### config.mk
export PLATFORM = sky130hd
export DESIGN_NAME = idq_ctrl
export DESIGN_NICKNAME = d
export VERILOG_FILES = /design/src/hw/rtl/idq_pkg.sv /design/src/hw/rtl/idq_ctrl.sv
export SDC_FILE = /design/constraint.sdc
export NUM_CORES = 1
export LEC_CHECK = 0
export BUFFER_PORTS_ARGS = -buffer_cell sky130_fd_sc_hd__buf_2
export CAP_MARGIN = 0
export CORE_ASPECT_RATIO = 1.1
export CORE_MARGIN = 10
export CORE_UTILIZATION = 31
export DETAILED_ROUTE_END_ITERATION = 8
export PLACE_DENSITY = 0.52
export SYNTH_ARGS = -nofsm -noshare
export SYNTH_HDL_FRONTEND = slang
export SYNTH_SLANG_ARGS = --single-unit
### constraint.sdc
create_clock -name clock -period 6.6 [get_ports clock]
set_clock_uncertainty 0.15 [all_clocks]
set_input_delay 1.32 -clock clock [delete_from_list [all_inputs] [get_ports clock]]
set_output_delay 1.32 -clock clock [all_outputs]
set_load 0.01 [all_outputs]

____

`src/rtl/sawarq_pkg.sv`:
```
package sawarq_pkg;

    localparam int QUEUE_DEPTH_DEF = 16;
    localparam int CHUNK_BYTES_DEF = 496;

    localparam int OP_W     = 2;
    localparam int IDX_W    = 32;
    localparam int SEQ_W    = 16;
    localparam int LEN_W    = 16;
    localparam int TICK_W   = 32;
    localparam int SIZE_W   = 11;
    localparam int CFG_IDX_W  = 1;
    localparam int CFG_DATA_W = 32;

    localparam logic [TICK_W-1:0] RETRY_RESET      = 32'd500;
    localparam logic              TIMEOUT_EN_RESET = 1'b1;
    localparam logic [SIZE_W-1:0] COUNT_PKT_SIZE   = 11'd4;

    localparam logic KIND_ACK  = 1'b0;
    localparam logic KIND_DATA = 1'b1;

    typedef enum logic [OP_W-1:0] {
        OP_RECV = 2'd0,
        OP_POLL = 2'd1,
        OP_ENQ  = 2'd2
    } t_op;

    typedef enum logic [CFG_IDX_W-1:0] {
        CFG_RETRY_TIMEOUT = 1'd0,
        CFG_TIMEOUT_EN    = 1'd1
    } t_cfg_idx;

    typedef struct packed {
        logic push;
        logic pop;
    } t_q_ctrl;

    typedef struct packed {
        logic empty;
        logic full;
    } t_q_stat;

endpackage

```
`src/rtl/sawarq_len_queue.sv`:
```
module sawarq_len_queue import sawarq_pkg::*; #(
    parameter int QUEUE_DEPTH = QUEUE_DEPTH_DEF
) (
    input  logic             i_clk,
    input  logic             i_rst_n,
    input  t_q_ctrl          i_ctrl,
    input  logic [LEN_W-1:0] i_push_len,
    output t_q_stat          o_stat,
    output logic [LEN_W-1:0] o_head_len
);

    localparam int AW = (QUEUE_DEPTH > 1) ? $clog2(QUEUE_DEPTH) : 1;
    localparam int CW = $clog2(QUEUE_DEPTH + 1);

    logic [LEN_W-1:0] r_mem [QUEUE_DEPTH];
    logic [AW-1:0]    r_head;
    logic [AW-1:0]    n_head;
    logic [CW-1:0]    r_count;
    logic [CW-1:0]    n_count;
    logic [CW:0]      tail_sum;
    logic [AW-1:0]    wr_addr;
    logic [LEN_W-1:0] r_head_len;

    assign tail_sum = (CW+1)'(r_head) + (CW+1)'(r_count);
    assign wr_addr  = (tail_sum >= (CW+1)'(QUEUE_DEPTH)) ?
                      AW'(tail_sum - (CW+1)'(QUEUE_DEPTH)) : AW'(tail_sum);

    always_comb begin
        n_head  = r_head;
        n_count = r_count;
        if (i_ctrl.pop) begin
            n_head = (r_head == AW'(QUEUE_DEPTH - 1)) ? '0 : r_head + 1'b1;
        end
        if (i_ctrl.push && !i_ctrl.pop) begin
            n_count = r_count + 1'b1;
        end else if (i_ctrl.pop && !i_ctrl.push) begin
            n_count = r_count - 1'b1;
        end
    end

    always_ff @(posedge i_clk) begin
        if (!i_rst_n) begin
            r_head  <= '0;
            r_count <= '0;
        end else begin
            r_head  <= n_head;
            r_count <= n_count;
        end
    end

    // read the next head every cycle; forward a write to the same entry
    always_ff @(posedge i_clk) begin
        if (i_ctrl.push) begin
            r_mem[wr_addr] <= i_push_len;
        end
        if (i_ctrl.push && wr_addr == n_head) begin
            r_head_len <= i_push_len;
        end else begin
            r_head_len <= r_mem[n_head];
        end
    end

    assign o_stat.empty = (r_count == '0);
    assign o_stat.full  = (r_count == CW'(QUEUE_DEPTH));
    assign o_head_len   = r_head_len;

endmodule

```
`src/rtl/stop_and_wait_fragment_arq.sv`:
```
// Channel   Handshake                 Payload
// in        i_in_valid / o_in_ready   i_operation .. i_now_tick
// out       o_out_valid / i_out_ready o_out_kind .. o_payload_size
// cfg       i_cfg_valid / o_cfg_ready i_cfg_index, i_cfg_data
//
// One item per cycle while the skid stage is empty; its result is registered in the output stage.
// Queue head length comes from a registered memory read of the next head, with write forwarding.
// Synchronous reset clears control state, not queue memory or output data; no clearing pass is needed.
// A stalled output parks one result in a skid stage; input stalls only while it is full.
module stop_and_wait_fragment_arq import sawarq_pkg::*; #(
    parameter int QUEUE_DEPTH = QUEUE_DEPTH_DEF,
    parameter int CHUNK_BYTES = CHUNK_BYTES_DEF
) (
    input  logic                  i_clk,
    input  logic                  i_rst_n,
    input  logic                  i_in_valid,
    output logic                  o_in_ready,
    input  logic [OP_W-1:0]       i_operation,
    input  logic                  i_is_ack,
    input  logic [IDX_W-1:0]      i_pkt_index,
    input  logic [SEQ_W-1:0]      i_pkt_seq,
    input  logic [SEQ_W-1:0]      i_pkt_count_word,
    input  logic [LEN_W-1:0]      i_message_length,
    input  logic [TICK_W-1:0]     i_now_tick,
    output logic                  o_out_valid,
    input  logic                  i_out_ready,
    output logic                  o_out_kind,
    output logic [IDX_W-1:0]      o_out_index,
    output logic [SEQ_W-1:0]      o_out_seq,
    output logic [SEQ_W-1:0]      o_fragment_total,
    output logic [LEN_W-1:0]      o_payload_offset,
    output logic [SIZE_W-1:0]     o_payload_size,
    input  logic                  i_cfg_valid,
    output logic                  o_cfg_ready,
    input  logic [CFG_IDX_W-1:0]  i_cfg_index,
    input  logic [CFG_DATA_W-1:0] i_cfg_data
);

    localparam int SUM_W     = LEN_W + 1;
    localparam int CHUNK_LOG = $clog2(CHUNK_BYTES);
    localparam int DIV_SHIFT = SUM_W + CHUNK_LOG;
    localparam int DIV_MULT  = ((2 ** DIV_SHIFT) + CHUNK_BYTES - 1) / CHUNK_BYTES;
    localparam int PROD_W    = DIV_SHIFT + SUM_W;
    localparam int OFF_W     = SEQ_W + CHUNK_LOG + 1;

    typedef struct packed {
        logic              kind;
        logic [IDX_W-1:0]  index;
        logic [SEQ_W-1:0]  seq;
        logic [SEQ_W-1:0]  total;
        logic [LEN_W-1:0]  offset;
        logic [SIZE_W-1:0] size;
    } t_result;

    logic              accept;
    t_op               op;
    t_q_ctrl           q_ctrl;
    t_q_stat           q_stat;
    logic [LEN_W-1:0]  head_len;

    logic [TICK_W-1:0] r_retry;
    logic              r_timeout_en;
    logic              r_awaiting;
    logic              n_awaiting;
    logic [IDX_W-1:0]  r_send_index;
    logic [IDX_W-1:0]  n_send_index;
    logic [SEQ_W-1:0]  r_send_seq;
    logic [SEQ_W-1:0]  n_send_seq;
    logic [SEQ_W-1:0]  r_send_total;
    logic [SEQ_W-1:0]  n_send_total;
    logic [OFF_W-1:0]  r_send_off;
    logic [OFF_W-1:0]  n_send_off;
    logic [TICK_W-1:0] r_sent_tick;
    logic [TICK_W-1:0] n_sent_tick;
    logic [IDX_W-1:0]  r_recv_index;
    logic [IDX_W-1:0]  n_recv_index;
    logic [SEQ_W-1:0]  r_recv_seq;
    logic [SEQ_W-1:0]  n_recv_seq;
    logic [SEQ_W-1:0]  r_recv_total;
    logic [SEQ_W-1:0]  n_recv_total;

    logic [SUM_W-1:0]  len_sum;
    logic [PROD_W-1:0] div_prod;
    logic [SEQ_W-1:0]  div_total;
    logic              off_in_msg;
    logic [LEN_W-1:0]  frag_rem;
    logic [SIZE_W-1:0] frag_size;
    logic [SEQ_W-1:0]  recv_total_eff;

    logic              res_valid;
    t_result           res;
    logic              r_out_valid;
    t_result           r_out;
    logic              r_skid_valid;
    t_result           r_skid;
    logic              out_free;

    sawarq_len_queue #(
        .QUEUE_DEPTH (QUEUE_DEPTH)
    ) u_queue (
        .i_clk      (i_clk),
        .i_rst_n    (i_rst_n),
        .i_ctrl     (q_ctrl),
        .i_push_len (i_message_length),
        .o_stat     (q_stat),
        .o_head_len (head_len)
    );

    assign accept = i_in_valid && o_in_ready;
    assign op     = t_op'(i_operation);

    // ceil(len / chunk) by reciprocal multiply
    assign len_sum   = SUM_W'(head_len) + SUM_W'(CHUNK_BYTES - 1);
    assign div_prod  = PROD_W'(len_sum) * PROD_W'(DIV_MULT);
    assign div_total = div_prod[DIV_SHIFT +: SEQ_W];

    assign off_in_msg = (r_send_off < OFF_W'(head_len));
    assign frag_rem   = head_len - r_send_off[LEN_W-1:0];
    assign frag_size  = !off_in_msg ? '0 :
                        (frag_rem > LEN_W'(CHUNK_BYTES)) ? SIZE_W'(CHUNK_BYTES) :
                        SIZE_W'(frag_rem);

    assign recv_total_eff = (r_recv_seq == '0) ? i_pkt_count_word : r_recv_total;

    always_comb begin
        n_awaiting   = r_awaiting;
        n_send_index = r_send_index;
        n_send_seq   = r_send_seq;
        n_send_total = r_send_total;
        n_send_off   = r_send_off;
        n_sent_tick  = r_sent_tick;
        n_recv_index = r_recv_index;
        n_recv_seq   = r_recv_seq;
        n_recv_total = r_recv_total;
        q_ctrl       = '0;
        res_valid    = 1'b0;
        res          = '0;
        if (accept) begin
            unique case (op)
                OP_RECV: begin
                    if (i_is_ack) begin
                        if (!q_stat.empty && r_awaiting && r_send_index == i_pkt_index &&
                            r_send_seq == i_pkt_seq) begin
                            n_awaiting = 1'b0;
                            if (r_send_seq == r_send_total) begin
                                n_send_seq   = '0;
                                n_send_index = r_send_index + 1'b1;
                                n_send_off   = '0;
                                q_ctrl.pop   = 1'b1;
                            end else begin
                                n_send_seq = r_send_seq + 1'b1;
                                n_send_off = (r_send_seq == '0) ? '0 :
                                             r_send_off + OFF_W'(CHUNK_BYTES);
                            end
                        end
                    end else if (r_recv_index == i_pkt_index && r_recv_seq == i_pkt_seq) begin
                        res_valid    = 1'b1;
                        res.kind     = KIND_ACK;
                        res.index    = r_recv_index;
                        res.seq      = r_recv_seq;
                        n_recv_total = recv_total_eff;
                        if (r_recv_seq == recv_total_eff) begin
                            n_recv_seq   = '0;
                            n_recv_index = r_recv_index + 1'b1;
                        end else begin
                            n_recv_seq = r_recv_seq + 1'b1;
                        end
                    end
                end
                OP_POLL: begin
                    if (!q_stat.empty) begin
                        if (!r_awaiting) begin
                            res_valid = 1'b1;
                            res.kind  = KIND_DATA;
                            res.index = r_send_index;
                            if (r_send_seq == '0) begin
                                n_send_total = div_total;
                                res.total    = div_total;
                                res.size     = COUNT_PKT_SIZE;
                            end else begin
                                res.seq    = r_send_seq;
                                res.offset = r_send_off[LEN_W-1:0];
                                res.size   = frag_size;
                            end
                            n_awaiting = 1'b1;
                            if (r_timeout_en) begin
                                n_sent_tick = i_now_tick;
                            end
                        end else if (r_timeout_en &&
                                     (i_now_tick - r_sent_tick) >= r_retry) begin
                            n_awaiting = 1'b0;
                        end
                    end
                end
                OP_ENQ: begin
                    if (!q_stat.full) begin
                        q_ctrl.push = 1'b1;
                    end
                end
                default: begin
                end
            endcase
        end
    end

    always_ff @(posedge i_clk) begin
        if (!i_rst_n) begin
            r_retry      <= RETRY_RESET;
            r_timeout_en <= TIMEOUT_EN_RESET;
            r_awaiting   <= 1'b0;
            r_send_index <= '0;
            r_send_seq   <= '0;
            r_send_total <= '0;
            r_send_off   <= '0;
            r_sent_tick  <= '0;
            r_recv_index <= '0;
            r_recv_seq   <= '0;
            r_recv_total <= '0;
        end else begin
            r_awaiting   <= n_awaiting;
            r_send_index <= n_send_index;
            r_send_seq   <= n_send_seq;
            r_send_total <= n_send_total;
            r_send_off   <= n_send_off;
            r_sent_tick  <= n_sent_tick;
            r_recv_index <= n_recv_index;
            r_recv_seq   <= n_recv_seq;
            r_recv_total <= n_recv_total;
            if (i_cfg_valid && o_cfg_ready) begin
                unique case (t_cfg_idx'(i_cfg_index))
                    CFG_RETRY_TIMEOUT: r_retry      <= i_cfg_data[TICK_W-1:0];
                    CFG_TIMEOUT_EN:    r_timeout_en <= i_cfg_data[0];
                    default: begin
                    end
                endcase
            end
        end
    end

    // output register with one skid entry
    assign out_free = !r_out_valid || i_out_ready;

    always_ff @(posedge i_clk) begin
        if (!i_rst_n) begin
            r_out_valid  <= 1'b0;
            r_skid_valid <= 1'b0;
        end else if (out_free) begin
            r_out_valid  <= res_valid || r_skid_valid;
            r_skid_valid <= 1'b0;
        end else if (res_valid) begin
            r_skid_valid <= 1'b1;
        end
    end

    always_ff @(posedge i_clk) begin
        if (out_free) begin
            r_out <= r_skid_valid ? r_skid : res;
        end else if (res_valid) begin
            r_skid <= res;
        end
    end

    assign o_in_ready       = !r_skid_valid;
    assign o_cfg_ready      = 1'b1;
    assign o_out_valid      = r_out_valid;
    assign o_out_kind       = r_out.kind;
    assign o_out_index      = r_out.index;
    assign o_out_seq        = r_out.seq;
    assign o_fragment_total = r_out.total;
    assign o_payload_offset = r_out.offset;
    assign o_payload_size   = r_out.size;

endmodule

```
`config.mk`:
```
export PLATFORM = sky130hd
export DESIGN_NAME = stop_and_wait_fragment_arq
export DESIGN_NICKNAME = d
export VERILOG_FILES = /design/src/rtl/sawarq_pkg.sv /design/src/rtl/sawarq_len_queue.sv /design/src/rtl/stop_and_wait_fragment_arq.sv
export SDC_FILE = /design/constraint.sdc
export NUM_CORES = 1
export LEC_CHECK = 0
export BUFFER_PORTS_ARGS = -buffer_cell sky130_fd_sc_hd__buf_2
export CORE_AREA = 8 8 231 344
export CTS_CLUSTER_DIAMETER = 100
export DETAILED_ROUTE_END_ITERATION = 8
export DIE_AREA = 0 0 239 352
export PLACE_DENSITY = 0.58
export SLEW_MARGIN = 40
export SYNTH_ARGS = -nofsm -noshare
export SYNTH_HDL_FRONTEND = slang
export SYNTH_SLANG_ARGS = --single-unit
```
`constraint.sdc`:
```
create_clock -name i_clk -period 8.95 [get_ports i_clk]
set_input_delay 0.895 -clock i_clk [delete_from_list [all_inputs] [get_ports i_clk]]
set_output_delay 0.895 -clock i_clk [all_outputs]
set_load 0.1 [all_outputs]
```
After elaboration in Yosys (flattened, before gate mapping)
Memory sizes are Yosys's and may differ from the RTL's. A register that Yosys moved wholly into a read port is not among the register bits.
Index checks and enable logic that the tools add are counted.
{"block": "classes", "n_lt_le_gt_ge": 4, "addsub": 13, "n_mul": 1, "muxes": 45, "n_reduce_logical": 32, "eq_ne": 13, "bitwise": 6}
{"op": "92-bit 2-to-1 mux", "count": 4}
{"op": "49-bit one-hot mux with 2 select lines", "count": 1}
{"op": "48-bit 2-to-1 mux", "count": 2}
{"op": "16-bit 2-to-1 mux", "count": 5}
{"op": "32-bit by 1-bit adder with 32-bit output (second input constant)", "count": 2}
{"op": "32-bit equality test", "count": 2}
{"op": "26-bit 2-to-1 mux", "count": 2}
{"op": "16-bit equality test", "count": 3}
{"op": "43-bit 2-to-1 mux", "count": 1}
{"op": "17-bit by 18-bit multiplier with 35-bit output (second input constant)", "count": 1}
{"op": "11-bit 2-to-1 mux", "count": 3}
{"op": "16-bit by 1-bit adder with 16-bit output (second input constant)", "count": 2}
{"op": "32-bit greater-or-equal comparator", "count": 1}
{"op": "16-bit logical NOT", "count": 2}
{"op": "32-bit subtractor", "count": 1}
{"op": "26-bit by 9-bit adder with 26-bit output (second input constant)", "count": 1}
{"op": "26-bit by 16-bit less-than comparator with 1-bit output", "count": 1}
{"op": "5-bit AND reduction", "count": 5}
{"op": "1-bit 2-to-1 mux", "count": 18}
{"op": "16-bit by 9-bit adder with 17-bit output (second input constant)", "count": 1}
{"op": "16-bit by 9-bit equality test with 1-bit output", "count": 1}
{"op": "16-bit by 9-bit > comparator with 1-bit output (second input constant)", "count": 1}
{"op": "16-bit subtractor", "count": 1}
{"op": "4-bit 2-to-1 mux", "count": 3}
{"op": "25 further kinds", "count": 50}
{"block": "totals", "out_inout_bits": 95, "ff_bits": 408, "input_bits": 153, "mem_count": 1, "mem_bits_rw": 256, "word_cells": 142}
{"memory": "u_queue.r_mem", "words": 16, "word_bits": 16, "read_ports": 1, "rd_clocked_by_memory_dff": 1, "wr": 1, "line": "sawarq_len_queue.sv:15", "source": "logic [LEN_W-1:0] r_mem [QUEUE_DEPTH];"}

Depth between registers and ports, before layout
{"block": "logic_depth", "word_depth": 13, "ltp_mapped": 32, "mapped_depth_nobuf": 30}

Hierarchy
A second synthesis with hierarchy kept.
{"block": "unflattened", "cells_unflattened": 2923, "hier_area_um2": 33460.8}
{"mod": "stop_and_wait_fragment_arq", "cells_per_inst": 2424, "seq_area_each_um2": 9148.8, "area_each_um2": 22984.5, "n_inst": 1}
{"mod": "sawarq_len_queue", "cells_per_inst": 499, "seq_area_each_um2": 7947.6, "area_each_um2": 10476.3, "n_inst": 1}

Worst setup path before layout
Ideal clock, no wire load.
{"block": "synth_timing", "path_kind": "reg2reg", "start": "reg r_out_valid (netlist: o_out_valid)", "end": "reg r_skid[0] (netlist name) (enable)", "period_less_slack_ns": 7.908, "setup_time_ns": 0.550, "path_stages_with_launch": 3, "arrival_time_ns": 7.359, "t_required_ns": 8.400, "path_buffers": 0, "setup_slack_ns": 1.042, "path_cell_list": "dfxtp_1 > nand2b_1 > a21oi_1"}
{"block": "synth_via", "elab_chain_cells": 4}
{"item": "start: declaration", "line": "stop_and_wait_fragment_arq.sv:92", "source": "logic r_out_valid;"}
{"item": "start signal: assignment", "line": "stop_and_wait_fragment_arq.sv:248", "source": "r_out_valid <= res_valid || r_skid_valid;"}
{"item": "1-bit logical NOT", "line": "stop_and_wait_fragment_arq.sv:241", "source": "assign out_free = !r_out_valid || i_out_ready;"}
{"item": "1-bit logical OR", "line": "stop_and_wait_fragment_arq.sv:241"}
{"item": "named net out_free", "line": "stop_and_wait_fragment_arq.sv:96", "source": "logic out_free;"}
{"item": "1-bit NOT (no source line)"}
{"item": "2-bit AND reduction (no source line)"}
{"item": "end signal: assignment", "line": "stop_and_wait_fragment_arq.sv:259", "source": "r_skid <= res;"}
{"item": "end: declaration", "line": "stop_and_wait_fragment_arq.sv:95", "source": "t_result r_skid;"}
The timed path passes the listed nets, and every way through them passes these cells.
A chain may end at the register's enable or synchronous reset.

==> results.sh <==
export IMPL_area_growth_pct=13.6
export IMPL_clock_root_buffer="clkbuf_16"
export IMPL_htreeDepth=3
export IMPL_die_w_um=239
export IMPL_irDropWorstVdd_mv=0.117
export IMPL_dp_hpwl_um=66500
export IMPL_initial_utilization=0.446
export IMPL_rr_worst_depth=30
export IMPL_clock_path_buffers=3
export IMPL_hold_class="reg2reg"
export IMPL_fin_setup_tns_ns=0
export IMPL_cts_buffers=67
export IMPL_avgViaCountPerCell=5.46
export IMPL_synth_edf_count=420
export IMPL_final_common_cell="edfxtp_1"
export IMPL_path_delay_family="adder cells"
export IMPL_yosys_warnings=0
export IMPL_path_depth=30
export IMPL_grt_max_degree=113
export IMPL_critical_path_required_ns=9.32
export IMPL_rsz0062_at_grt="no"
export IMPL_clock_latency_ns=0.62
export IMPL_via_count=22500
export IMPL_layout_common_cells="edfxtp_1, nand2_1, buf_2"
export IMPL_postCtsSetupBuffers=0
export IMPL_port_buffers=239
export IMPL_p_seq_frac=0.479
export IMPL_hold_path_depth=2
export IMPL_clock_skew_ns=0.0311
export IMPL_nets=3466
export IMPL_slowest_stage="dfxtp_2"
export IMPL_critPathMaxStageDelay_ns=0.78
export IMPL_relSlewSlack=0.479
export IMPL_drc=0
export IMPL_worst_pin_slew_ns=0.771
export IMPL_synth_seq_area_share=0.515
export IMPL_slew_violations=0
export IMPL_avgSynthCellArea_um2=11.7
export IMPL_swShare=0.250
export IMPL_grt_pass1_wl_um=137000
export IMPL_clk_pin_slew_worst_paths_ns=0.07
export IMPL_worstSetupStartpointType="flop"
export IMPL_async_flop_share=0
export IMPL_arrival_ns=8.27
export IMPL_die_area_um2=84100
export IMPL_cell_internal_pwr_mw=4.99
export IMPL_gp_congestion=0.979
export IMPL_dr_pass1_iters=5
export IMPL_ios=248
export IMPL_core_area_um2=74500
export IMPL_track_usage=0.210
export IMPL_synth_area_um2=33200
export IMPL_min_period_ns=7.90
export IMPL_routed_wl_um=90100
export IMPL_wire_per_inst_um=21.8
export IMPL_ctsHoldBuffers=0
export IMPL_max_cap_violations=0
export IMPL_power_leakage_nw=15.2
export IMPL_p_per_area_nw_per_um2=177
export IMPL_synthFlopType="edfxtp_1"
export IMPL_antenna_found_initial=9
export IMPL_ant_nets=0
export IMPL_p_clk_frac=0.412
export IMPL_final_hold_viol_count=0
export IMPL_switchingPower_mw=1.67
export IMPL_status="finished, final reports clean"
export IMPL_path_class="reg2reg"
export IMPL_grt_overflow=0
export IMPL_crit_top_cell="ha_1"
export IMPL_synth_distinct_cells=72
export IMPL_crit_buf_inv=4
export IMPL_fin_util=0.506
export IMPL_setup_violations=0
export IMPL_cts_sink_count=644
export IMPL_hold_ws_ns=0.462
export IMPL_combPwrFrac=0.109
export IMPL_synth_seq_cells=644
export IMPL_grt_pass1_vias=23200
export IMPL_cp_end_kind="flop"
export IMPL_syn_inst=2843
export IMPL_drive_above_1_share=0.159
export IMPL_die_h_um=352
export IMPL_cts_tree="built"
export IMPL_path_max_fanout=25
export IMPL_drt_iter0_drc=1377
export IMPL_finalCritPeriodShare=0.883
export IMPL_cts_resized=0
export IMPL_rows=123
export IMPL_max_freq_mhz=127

____

### WHAT TO DO
From the records above, retype only the lines starting at the line that contains "### config.mk" and ending at the line that contains "export CORE_ASPECT_RATIO = 1.1", both included.

### SOLUTION
### config.mk
export PLATFORM = sky130hd
export DESIGN_NAME = idq_ctrl
export DESIGN_NICKNAME = d
export VERILOG_FILES = /design/src/hw/rtl/idq_pkg.sv /design/src/hw/rtl/idq_ctrl.sv
export SDC_FILE = /design/constraint.sdc
export NUM_CORES = 1
export LEC_CHECK = 0
export BUFFER_PORTS_ARGS = -buffer_cell sky130_fd_sc_hd__buf_2
export CAP_MARGIN = 0
export CORE_ASPECT_RATIO = 1.1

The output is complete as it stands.